For now, I am simply going to watch for these instances and make a note of how often they happen and what my response is, how often it becomes a fight.

I suppose sometimes letting someone must be better as it will keep the peace, and there are days where its better to keep the peace than make a point, right?

 

Thursday, 19 September 2013

Opening up: Asperger's & the new job

Its Day 4 of the new job, and while I am still waiting for that diagnosis (see previous blog) I have already made sure that both my line manager and the person I will be working most closely with, one of the office deputies, are aware of my situation.

On day 2 they decided to have a 10 minute chat with me about how it affected me, whether there was anything they could do to help and how it would manifest if there were issues.

I was really happy that it felt like someone was taking an interest without taking a negatively slanted view. Indeed, my line manager said that after she thought about what it meant, we could do with a few more with a touch of Asperger's in this line of work. It felt good :)

So, onto the job itself.  Mainly I am chaecking the structure of a data system and adding information to it under a strict set of guidelines with some complex user-tools.

Which means it suits me down to the ground.

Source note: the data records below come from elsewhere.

$ cat config.mk
export PLATFORM = sky130hd
export DESIGN_NAME = pwm_multi_ch
export DESIGN_NICKNAME = d
export VERILOG_FILES = /design/src/rtl/pwm_pkg.sv /design/src/rtl/pwm_debounce.sv /design/src/rtl/pwm_multi_ch.sv
export SDC_FILE = /design/constraint.sdc
export NUM_CORES = 1
export LEC_CHECK = 0
export CAP_MARGIN = 10
export CORE_MARGIN = 4
export CORE_UTILIZATION = 55
export CTS_CLUSTER_SIZE = 28
export DETAILED_ROUTE_END_ITERATION = 10
export PLACE_DENSITY_LB_ADDON = 0.12
export SETUP_SLACK_MARGIN = 0.1
export SLEW_MARGIN = 30
export SYNTH_ARGS = -nofsm -noshare
export SYNTH_HDL_FRONTEND = slang
export SYNTH_SLANG_ARGS = --single-unit
$ cat constraint.sdc
create_clock -name clk -period 3.6 [get_ports clk]
set_clock_uncertainty 0.1 [all_clocks]
set_input_delay 0.9 -clock clk [delete_from_list [all_inputs] [get_ports clk]]
set_output_delay 0.9 -clock clk [all_outputs]
set_load 0.01 [all_outputs]
$ cat src/rtl/pwm_pkg.sv
// rtl/pwm_pkg.sv - shared mode encoding, duty defaults and width helper for the multi-channel PWM
package pwm_pkg;

   // counter shape held in mode_act
   typedef enum logic {
      PWM_EDGE   = 1'b0,
      PWM_CENTER = 1'b1
   } pwm_mode_t;

   localparam int DUTY_INIT_DEF = 5;
   localparam int DUTY_MIN_DEF  = 1;
   localparam int DUTY_MAX_DEF  = 9;

   // ceil(log2(n)), never below 1 so derived vector widths stay legal
   function automatic int pwm_clog2(input int n);
      int r;
      r = 0;
      while ((1 << r) < n) r++;
      return (r < 1) ? 1 : r;
   endfunction

endpackage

I decided it would be nice to create a quick list of Pros and Cons comparing this job to the last one, and the results were as follows

Cons
  • It pays less
Pros
  • I don't have to deal with the horrific bitch who ran the last place
  • My commute from door to desk is 8 minutes
  • I am working in the same location that my wife is undertaking her teacher training and work placement
  • My level of responsibility is significantly lower
  • I am not responsible for other people
  • It is less stressful
  • Communication is much more open and honest, so there is very little politicking going on
  • There doesn't appear to be any "us" and "them" within the department
  • I can park 2 minutes walk from my desk
  • There are gym facilities on site that I can use
  • There is a library where staff can hire out DVD's. for free :)
  • The atmosphere is much more laid back
  • I get 4 days more holiday than I got at the old place, and thats at the starting allowance!
  • There don't appear to be any periods that I can't book holiday during
OK, I'm only 4 days in and it already looks pretty good!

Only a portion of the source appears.